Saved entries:
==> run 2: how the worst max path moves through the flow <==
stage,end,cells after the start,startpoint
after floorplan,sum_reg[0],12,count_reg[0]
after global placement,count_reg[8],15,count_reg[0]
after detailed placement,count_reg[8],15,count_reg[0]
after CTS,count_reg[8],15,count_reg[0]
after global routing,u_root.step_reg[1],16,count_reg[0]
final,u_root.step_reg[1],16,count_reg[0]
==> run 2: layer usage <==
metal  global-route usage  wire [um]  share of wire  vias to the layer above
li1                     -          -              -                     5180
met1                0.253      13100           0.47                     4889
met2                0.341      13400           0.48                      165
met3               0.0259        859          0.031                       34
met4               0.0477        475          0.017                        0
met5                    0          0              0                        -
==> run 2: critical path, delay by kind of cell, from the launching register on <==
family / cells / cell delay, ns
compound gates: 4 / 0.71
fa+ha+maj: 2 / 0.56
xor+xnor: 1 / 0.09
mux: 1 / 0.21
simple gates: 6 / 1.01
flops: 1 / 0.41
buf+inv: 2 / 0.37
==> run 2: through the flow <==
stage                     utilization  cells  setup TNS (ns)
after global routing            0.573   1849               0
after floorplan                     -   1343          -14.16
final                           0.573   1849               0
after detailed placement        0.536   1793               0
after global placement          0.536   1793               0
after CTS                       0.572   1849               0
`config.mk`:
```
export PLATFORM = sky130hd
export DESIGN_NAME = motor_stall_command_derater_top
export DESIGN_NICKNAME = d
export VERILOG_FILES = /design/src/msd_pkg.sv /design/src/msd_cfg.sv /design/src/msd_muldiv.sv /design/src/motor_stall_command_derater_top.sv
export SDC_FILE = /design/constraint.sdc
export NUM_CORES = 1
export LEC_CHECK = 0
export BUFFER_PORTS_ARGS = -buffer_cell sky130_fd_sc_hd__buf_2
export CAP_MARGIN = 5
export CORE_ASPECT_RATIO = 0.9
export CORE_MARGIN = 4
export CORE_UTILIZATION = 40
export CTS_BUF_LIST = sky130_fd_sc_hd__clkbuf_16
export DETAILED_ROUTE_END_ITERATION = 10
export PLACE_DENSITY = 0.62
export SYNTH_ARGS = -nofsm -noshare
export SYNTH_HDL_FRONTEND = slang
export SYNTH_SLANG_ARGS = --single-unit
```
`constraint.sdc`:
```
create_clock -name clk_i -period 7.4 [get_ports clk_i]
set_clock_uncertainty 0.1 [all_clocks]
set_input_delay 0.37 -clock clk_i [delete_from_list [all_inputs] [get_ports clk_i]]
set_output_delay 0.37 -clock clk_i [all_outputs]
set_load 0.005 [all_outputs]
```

---

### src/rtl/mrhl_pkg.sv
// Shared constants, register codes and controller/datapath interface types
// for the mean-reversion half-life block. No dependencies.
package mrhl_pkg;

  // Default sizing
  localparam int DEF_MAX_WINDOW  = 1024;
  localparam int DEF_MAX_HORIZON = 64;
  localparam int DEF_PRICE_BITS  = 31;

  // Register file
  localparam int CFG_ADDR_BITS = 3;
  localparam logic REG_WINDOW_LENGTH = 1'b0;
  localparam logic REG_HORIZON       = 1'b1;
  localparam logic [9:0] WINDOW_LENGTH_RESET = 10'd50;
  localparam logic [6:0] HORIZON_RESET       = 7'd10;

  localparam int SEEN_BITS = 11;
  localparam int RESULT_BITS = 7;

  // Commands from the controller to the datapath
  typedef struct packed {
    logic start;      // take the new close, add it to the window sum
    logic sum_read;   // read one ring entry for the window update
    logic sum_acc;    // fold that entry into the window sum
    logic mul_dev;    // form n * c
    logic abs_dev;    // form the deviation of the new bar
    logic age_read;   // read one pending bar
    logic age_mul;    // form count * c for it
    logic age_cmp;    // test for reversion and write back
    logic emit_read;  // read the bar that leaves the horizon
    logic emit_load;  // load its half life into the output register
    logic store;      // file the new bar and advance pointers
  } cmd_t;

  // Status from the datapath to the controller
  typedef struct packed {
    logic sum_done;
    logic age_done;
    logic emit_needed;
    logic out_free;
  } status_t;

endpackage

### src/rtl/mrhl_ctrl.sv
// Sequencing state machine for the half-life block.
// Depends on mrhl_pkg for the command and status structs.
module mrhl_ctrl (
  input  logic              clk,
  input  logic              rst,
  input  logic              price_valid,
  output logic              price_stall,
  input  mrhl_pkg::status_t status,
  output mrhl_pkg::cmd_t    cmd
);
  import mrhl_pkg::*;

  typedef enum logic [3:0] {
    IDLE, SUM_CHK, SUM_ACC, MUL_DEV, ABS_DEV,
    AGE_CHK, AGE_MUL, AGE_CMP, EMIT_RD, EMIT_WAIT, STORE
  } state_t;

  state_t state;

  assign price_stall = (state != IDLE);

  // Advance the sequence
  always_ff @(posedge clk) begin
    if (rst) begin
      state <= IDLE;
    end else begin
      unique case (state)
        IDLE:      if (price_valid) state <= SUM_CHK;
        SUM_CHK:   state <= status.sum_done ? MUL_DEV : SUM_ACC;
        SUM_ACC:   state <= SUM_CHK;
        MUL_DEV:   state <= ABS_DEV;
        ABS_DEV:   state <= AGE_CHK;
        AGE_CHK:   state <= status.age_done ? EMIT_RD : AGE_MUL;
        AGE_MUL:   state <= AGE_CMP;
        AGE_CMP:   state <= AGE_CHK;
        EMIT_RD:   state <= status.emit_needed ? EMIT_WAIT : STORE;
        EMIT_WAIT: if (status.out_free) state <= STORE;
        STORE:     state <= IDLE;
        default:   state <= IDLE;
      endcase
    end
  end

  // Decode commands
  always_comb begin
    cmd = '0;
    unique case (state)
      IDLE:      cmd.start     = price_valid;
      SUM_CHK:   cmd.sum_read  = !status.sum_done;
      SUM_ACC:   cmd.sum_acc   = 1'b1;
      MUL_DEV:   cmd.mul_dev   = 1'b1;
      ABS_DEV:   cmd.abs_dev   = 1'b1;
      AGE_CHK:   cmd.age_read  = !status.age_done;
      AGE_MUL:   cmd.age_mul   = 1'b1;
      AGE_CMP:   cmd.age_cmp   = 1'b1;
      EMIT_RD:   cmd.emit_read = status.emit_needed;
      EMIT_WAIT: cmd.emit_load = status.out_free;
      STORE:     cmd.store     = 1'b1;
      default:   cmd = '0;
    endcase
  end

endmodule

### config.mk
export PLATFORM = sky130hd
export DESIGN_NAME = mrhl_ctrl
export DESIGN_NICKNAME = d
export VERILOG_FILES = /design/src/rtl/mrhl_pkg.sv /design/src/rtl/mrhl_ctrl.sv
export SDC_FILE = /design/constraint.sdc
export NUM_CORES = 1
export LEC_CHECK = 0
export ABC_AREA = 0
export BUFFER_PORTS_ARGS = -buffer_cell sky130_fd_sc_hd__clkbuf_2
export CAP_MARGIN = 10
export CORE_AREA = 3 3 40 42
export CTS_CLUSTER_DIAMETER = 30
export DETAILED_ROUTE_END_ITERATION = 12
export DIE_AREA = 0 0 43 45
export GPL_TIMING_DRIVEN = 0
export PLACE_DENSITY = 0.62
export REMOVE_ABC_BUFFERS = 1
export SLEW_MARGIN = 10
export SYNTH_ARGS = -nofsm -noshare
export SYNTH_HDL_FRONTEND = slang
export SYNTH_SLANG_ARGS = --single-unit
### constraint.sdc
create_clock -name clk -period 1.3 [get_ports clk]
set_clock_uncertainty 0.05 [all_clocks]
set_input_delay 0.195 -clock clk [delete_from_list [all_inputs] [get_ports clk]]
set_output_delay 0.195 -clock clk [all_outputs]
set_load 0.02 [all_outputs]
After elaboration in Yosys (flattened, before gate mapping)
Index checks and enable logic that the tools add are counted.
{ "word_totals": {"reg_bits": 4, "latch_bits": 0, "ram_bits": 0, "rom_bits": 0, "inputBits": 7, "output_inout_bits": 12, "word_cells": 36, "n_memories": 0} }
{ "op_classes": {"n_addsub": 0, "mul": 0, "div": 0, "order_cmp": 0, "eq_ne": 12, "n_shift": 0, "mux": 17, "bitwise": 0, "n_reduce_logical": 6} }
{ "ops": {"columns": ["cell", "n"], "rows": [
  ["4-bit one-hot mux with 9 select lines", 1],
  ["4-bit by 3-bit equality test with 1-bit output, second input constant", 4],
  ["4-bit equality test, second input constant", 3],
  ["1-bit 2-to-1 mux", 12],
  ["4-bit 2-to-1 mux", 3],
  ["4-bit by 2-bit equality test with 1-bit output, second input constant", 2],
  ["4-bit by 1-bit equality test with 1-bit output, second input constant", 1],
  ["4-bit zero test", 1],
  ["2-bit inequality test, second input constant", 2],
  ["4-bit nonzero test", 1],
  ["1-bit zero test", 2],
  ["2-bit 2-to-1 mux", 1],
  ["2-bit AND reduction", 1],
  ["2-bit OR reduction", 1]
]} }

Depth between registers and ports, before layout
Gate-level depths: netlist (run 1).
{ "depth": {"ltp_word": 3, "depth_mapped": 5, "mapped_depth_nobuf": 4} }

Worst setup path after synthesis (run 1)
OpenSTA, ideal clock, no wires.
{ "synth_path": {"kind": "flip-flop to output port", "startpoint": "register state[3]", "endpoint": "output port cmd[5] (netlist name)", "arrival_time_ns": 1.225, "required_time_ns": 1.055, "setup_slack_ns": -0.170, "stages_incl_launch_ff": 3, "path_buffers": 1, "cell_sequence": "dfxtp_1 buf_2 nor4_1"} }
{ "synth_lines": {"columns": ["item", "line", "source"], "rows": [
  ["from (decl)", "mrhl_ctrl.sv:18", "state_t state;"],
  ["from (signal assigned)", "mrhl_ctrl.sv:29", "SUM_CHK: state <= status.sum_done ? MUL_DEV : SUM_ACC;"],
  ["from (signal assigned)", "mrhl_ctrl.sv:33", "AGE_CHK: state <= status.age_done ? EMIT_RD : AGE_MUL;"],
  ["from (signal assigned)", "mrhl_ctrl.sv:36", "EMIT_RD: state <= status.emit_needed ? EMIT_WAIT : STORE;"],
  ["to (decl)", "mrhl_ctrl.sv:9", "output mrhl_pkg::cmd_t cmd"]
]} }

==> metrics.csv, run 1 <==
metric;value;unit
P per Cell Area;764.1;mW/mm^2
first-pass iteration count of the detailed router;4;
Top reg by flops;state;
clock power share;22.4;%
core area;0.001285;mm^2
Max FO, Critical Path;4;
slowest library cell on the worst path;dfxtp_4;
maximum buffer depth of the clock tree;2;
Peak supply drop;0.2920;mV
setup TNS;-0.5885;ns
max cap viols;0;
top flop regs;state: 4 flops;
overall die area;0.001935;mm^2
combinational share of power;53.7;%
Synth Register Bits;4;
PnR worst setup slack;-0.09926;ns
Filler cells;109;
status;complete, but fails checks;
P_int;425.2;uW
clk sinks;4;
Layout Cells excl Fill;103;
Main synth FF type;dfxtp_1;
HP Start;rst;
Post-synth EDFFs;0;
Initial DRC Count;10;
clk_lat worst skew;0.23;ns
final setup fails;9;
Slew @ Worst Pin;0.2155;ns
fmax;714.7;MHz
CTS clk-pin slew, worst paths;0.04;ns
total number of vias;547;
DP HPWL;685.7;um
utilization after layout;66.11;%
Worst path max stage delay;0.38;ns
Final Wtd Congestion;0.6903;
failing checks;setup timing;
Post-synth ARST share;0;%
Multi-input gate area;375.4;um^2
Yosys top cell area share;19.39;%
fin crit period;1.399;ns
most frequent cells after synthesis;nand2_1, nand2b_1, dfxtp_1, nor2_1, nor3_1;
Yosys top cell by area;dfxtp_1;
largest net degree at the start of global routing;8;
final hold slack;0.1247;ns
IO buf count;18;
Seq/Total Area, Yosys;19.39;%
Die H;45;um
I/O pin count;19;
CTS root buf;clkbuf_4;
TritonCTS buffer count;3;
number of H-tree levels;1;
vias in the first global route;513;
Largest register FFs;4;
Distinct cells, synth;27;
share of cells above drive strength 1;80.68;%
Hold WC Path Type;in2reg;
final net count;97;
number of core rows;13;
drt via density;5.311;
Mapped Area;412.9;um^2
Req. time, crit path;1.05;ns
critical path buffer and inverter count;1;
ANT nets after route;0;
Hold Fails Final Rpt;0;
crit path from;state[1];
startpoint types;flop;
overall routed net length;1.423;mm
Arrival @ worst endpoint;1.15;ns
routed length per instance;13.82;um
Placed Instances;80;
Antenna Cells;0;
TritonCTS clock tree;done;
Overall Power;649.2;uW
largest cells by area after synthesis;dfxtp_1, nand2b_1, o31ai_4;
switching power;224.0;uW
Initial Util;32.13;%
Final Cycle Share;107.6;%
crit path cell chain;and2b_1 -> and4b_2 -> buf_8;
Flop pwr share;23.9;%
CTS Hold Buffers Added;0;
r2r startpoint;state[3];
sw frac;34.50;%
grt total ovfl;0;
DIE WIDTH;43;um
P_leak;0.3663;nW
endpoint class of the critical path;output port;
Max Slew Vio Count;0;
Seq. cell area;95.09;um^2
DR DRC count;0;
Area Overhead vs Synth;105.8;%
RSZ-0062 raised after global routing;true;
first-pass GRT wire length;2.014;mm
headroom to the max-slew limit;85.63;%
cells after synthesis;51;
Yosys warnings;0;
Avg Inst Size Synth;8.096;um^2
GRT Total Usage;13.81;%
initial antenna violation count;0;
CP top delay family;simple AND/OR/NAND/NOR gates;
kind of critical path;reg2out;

What you need to do:
Above are some records; copy exactly the lines from the one with "how the worst" through the one with "run 2: layer", both included, and no others.

Exercise solution:
==> run 2: how the worst max path moves through the flow <==
stage,end,cells after the start,startpoint
after floorplan,sum_reg[0],12,count_reg[0]
after global placement,count_reg[8],15,count_reg[0]
after detailed placement,count_reg[8],15,count_reg[0]
after CTS,count_reg[8],15,count_reg[0]
after global routing,u_root.step_reg[1],16,count_reg[0]
final,u_root.step_reg[1],16,count_reg[0]
==> run 2: layer usage <==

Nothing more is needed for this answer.